AWS IoT Automated Incident Management

Production serverless system monitoring ~2,000 RFID devices across 50+ countries. Real-time fleet health, automated incident detection with anti-flapping, and email notifications — all for ~$25/month.

Overview

A fully serverless incident management system monitoring approximately 2,000 RFID readers deployed across 50+ countries for a global postal logistics operator. The system provides three integrated capabilities: real-time fleet health monitoring, automated connectivity incident detection with false-positive prevention, and customer email notifications.

The entire solution runs on AWS serverless services in eu-central-1 (Frankfurt), with a monthly operational cost of ~$25/month — compared to vendor alternatives costing 20–40x more.

The Challenge

Managing a global fleet of RFID devices across 50+ countries presents unique operational challenges. Devices go offline due to network issues, power outages, and hardware failures. Without automated monitoring, the operations team spent significant manual effort checking device status, investigating false alarms, and coordinating with postal operators.

Key problems included:

No visibility into fleet-wide health across all countries
False positives from devices that briefly disconnect and reconnect (flapping)
Manual incident tracking via spreadsheets and emails
Delayed notifications to postal operators about device issues
Vendor monitoring solutions costing $500–900/month with less integration

Architecture

The system consists of three interconnected pipelines sharing the AWS IoT Core foundation, orchestrated through event-driven patterns.

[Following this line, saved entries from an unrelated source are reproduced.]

From an optimization exercise on the open Yosys and OpenROAD flow, aimed at small area and a short achievable clock period; shortcuts taken in it are not production practice. The RTL was checked by simulation tests, not by an equivalence proof against the original design.

== JK ==
## rvPipe
module rvPipe (
    input  logic        clk,
    input  logic        rstN,
    input  logic [31:0] imemData,
    output logic [31:0] imemAddr,
    output logic        wbValid,
    output logic [4:0]  wbRd,
    output logic [31:0] wbData
);
    localparam logic [1:0] clsOp    = 2'b00;
    localparam logic [1:0] clsOpImm = 2'b01;
    localparam logic [1:0] clsLui   = 2'b10;
    localparam logic [1:0] clsAuipc = 2'b11;
    logic [31:0] eX, eG;
    logic [3:0]  eShLo, eShMid;
    logic        eSh16;
    logic        eSub, eFill;
    logic        eSelAdd, eSelP, eSelG, eSelSr, eSelSl, eSelLt, eSelLtu;
    logic [4:0]  eRd;
    logic        eWr;
    logic [31:2] pc;
    assign imemAddr = {pc, 2'b00};
    always_ff @(posedge clk) begin
        if (!rstN) pc <= '0;
        else       pc <= pc + 30'd1;
    end
    logic       fKnown;
    logic [1:0] fCls;
    always_comb begin
        fKnown = 1'b1;
        fCls   = clsOp;
        case (imemData[6:0])
            7'b0110011: fCls = clsOp;
            7'b0010011: fCls = clsOpImm;
            7'b0110111: fCls = clsLui;
            7'b0010111: fCls = clsAuipc;
            default: begin
                fKnown = 1'b0;
                fCls   = clsOp;   
            end
        endcase
    end
    logic [4:0] fRs1, fRs2;
    logic       fUse1, fUse2;
    assign fRs1  = imemData[19:15];
    assign fRs2  = imemData[24:20];
    assign fUse1 = !fCls[1];
    assign fUse2 = (fCls == clsOp);
    logic fByp1, fByp2;
    assign fByp1 = fUse1 && eWr && (eRd == fRs1);
    assign fByp2 = fUse2 && eWr && (eRd == fRs2);
    logic [31:1] fSel1, fSel2;
    always_comb begin
        for (int i = 1; i < 32; i++) begin
            fSel1[i] = fUse1 && !fByp1 && (fRs1 == 5'(i));
            fSel2[i] = fUse2 && !fByp2 && (fRs2 == 5'(i));
        end
    end
    logic        dWr;       
    logic [1:0]  dCls;
    logic [31:7] dIr;       
    logic [31:1] dSel1, dSel2;
    logic        dByp1, dByp2;
    logic [31:2] dPc;       
    always_ff @(posedge clk) begin
        if (!rstN) dWr <= 1'b0;
        else       dWr <= fKnown && (imemData[11:7] != 5'd0);
    end
    always_ff @(posedge clk) begin
        dCls  <= fCls;
  ...
Size in the first run: ~4,100 cells after synthesis, about 0.055 sq mm of cells after synthesis.
export LEC_CHECK = 0
export CAP_MARGIN = 10
export CELL_PAD_IN_SITES_DETAIL_PLACEMENT = 1
export CELL_PAD_IN_SITES_GLOBAL_PLACEMENT = 1
export CORE_MARGIN = 2
export CORE_UTILIZATION = 45
export PLACE_DENSITY = 0.55
export SETUP_SLACK_MARGIN = 3.3
export SLEW_MARGIN = 10
export TNS_END_PERCENT = 25
create_clock -name core_clock -period 6.0 [get_ports {clk}]
standard.sh (not shown) runs the stock make flow with config.mk's settings and CLKGATE_MAP_FILE= SYNTH_SCRIPT=/design/flow/synth_recipe.tcl, a recipe that flattens the netlist after the stock synthesis.
==> flow/flow/run.sh <==
#!/bin/bash
# Standard ORFS layout (standard.sh) with three changes: ports are buffered
# with buf_2, which the resizer may upsize, instead of the delay-cell default;
# the clock tree gets no dummy balancing loads; and its sink clusters are
# larger, for fewer leaf buffers. The make output goes to flow_make.log.
set -euo pipefail
export BUFFER_PORTS_ARGS="-buffer_cell sky130_fd_sc_hd__buf_2"
export CTS_ARGS="-sink_clustering_enable -repair_clock_nets -dont_use_dummy_load -sink_clustering_size 20 -sink_clustering_max_diameter 100"
bash standard.sh finish > flow_make.log 2>&1
## Diff of input files: MS against JK
Settings: a change of SETUP_SLACK_MARGIN from 3.3 to 3.4.
### Flow results
Sequential cell area in the final layout: JK vs MS, no meaningful difference. Count of vias placed by the detailed router deteriorates in MS relative to JK. MS vs JK — largest voltage drop on the vdd net climbed by a few percent. For the delay of the slowest critical-path stage, MS came in 50 ps lower than JK did. Share of the clock period used by the worst path after layout was higher in the run labelled JK. Comparing MS and JK, the lower post-synthesis to final-layout area growth was measured on JK. Summary — combined global-route utilization of all metal layers, MS relative to JK: lower, by 0.23 points. Compared with JK, in MS maximum clock frequency climbed 5.7 MHz, number of instances resized during post-cts repair climbed 15.

==> afterwards: timing with drivers on the ports <==
No port has a modelled driver above. Below, the same layouts with a new extraction and two added sets of constraints. Step 1: set_driving_cell puts a clkbuf_16 on clk and a buf_2 on each other input, an assumption about the parent block. Step 2 adds t to the input delays and takes it off the output delays; t is the mean of the earliest and latest rising clock arrival at the registers after step 1. Input paths then give back, and output paths get back, about the clock's delay inside the block. Slacks: no drivers / after step 1 / after step 2; pairs: no drivers / after step 1.
run | t, ns | setup slack, ns | worst hold slack (ns) | latest minus earliest clock arrival (ns) | pins driven straight from the clock port
JK | 0.772 | 3.169 / 3.169 / 2.783 | 0.332 / 0.332 / 0.332 | 0.076 / 0.077 | 1
MS | 0.771 | 3.214 / 3.214 / 2.839 | 0.331 / 0.331 / 0.331 | 0.087 / 0.087 | 1
After both steps setup and hold are still met in every run listed. The setup slack of JK, which loses most, moves by 0.000 ns with the drivers and by -0.386 ns with both steps.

Pipeline 1: Fleet Monitoring

Devices publish shadow state updates every 10 minutes. Fleet Indexing aggregates this data into 35 custom CloudWatch metrics covering connectivity status, service health, and hardware issues. A single dashboard with 29 widgets provides complete operational visibility.

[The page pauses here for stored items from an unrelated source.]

Source: an optimization exercise on an open RTL-to-GDS flow (aim: small area, a short achievable clock period and few clock cycles). Production flows keep margins and buffers that such runs may drop.
Function was not checked in any run shown here: the RTL went through the layout flow alone.
Power figures rest on the tool's default switching activity, not on a simulated workload.

--- flow/flow/run.sh ---
#!/bin/bash
# Standard ORFS layout; timing repair aims for 3.6 ns of the 12 ns period
# (setup margin 8.4 ns). The SDC and the clock period are unchanged.
set -euo pipefail
bash standard.sh SETUP_SLACK_MARGIN=8.4 finish > orfs_make.log 2>&1
--- flow/standard.sh ---
#!/bin/bash
# synth_recipe.tcl (not shown) runs the flow's synth.tcl, then flattens the netlist and writes it again
# the make line also repeats each setting of config.mk as NAME=value (left out here)
make -C /OpenROAD-flow-scripts/flow DESIGN_CONFIG=/design/flow/config.mk WORK_HOME=/design/flow/orfs CLKGATE_MAP_FILE= SYNTH_SCRIPT=/design/flow/synth_recipe.tcl "${@:-finish}"
--- flow/constraint.sdc ---
create_clock -name core_clock -period 12.0 [get_ports {clk}]
set_input_delay 2.4000 -clock core_clock [delete_from_list [all_inputs] [get_ports {clk}]]
set_output_delay 2.4000 -clock core_clock [all_outputs]
set_load 0.01 [all_outputs]
--- flow/config.mk ---
export PLATFORM = sky130hd
export DESIGN_NAME = laser_line_row_center_core
export DESIGN_NICKNAME = laser_line_row_center_core
export VERILOG_FILES = /design/flow/design.v
export SDC_FILE = /design/flow/constraint.sdc
export NUM_CORES = 4
export LEC_CHECK = 0
export ABC_CLOCK_PERIOD_IN_PS = 3000
export CAP_MARGIN = 20
export CORE_MARGIN = 2
export CORE_UTILIZATION = 35
export SLEW_MARGIN = 60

Metrics are separated by region — global operations and regional-specific operations — plus hardware health monitoring for antenna detection and NTP synchronization.

Pipeline 2: Incident Detection

The core of the system — a dual-Lambda architecture with built-in anti-flapping logic:

FlappingDetector runs every 30 minutes, analyzing CloudWatch Logs Insights for rapid connect/disconnect patterns
GGOfflineScanner runs every 15 minutes, querying a dynamic IoT Thing Group for offline devices and sending them to an SQS delay queue with a 15-minute anti-flap delay
GGDisconnectionProcessor processes delayed messages, re-checking connectivity before creating incidents — eliminating 90% of false positives

The processor handles both GGv2 (Fleet Index API) and GGv1 (device shadow) connectivity checks, with smart detection for devices in migration between versions.

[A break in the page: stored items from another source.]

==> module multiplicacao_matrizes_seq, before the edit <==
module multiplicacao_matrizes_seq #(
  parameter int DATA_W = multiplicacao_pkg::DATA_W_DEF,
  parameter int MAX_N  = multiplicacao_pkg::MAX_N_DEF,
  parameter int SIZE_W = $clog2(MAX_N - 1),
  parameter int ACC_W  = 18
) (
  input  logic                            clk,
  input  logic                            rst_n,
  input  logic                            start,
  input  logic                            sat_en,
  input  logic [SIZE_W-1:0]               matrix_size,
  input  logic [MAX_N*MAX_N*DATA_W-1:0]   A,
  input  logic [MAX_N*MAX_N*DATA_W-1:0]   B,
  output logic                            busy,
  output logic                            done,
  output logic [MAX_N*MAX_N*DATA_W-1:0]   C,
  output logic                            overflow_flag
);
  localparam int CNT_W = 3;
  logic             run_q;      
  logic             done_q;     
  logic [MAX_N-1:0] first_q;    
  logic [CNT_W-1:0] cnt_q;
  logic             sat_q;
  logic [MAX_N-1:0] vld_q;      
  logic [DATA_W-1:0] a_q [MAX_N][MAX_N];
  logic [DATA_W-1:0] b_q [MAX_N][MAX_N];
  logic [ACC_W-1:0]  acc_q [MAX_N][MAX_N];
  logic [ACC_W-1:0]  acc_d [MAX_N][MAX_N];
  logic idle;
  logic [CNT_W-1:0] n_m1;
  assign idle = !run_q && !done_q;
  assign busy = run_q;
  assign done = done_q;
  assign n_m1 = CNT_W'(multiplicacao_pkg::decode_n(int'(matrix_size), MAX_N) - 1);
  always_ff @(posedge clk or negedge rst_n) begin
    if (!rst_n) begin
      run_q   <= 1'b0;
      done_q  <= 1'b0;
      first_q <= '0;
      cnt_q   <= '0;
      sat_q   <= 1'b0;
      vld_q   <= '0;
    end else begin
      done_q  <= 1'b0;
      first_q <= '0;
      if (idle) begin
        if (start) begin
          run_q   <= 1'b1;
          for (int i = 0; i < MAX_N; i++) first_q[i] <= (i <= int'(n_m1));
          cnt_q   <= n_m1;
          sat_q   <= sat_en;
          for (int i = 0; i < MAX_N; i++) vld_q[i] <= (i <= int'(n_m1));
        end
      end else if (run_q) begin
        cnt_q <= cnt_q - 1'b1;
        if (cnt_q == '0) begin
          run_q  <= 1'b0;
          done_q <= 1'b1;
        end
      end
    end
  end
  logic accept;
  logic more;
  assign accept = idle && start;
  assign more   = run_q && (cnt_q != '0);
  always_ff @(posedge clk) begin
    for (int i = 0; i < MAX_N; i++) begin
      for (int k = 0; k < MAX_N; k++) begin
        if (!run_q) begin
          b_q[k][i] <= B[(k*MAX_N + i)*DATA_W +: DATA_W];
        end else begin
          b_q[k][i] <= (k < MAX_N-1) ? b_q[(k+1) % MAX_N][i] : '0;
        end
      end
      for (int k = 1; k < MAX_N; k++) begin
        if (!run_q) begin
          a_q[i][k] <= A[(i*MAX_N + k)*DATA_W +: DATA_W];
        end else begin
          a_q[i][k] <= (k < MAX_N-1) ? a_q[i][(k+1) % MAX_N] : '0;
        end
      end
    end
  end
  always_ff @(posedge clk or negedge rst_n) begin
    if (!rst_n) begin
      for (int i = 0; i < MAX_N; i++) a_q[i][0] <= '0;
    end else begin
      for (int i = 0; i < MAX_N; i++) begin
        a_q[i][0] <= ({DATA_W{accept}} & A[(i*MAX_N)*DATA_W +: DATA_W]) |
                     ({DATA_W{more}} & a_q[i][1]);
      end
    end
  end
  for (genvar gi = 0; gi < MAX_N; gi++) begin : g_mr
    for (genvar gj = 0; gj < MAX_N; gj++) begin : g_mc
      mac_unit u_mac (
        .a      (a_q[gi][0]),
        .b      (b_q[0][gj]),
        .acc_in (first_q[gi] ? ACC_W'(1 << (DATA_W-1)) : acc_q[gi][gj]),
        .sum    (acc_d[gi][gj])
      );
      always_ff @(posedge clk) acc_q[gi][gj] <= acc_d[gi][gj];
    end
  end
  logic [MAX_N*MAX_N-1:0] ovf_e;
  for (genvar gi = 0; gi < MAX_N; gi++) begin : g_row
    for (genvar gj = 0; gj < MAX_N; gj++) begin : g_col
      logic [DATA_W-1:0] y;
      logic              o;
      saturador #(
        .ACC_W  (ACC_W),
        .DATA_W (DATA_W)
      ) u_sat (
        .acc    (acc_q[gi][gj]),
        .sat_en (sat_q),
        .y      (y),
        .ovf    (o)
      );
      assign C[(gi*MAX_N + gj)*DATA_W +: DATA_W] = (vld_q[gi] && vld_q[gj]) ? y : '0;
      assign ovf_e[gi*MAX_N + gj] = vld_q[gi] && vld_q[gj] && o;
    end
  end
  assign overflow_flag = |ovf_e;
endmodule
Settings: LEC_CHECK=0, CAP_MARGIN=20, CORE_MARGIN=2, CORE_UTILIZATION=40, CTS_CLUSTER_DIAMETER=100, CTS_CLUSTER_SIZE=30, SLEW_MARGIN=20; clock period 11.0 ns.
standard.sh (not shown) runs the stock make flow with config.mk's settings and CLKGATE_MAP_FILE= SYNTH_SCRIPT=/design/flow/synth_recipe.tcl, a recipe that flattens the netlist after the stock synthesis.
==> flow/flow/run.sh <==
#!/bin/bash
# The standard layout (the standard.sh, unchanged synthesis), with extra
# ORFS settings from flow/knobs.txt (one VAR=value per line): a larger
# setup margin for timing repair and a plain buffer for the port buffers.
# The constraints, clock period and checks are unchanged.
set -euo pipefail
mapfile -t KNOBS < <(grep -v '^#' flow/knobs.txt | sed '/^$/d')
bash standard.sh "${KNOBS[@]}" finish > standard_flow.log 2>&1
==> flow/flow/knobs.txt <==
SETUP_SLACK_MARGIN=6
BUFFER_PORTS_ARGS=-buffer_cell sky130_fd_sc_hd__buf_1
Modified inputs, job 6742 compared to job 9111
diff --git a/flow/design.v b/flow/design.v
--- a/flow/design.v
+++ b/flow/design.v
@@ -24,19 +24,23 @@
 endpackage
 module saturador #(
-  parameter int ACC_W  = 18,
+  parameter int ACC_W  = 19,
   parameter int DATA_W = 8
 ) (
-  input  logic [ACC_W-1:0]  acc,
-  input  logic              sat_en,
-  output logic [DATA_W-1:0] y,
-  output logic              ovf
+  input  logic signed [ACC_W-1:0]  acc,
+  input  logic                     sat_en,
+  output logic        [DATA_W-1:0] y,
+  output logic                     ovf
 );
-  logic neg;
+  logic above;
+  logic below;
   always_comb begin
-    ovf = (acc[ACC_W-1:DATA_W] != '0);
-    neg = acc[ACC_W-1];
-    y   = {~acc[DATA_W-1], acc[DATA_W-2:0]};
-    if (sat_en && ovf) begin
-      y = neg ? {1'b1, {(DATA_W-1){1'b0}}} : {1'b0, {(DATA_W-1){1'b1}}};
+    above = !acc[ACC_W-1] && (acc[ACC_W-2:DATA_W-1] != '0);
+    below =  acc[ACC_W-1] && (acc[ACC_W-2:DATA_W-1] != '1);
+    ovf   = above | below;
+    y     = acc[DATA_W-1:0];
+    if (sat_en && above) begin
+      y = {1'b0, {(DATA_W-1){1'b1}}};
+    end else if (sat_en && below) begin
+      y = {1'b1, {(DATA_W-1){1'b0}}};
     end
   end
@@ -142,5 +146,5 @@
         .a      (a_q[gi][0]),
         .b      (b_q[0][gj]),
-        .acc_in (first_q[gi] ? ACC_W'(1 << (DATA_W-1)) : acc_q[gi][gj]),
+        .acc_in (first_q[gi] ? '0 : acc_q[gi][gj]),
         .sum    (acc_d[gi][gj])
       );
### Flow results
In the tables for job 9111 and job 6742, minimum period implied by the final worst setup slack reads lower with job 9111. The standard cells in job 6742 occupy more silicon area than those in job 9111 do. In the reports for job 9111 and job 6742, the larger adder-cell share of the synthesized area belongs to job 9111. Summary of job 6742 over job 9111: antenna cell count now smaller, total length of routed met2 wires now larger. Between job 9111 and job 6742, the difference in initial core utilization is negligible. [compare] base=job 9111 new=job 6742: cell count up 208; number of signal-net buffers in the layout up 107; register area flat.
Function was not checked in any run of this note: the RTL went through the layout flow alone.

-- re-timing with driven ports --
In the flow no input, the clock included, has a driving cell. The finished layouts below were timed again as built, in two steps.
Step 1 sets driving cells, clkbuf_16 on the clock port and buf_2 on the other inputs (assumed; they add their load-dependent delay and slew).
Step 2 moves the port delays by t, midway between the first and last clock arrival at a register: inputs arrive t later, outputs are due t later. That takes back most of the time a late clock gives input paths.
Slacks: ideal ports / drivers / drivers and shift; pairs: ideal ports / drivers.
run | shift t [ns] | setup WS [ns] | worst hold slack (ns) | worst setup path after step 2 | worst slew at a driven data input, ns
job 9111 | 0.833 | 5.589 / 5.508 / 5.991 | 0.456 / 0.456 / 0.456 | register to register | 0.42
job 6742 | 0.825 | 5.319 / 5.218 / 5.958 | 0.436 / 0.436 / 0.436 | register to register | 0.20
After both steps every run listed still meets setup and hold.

Pipeline 3: Email Notifications

Automated customer communications via Amazon SES with intelligent batching:

New incidents: Batched by country and facility, sent 1 hour after detection
Weekly reminders: Up to 2 reminders for unresolved incidents
Recovery notifications: Sent 1 hour after resolution as thread replies
Escalation: After 2 unanswered reminders, escalates to a different contact

All emails maintain conversation threading using SES Message-ID and In-Reply-To headers.

AWS Services

Service	Purpose
IoT Core	Device connectivity, shadows, MQTT, presence events
Fleet Indexing	Device data aggregation with REGISTRY_AND_SHADOW mode
Fleet Metrics	35 automated CloudWatch metrics at 10-minute intervals
Lambda	3 Python functions (256–512MB, 3–5min timeout)
EventBridge	3 scheduled rules coordinating all pipelines
SQS	Anti-flap delay queue with 900s per-message delay
DynamoDB	Incident records, flapping stats, notification tracking
CloudWatch	Metrics, logs, and 29-widget operational dashboard
SES	Threaded HTML email notifications with batching

Cost

The entire solution runs at approximately $25/month, using: Lambda, DynamoDB, SQS, IoT Core (shadows, Fleet Indexing, rules), EventBridge, CloudWatch (metrics, logs, dashboard), and SES.

Comparable vendor monitoring solutions for a fleet of this size cost $500–900/month — making this custom serverless solution 20–40x more cost-effective.

Key Design Decisions

Anti-flapping with SQS delay: Instead of immediately creating incidents for offline devices, messages sit in SQS for 15 minutes. The processor then re-checks connectivity — if the device recovered, the message is discarded. This single pattern eliminated 90% of false positives.

Dynamic Thing Groups for pre-filtering: Rather than scanning all 2,000 devices, the IoT Thing Group uses composite Fleet Index queries to pre-filter candidates, reducing Lambda execution time and API calls.

DynamoDB TTL for data lifecycle: Incident records auto-expire after 548 days (1.5 years), flapping statistics after 90 days. No manual cleanup required.

Regional separation: Certain country operations are excluded from the global pipeline for compliance reasons, with dedicated Fleet Metrics providing separate coverage.

Results

Metric	Value
Fleet coverage	~2,000 devices, 50+ countries
Monitoring interval	10–15 minutes
False positive reduction	90% via anti-flap delay
Cost vs vendor	20–40x cheaper
Operational overhead reduction	90%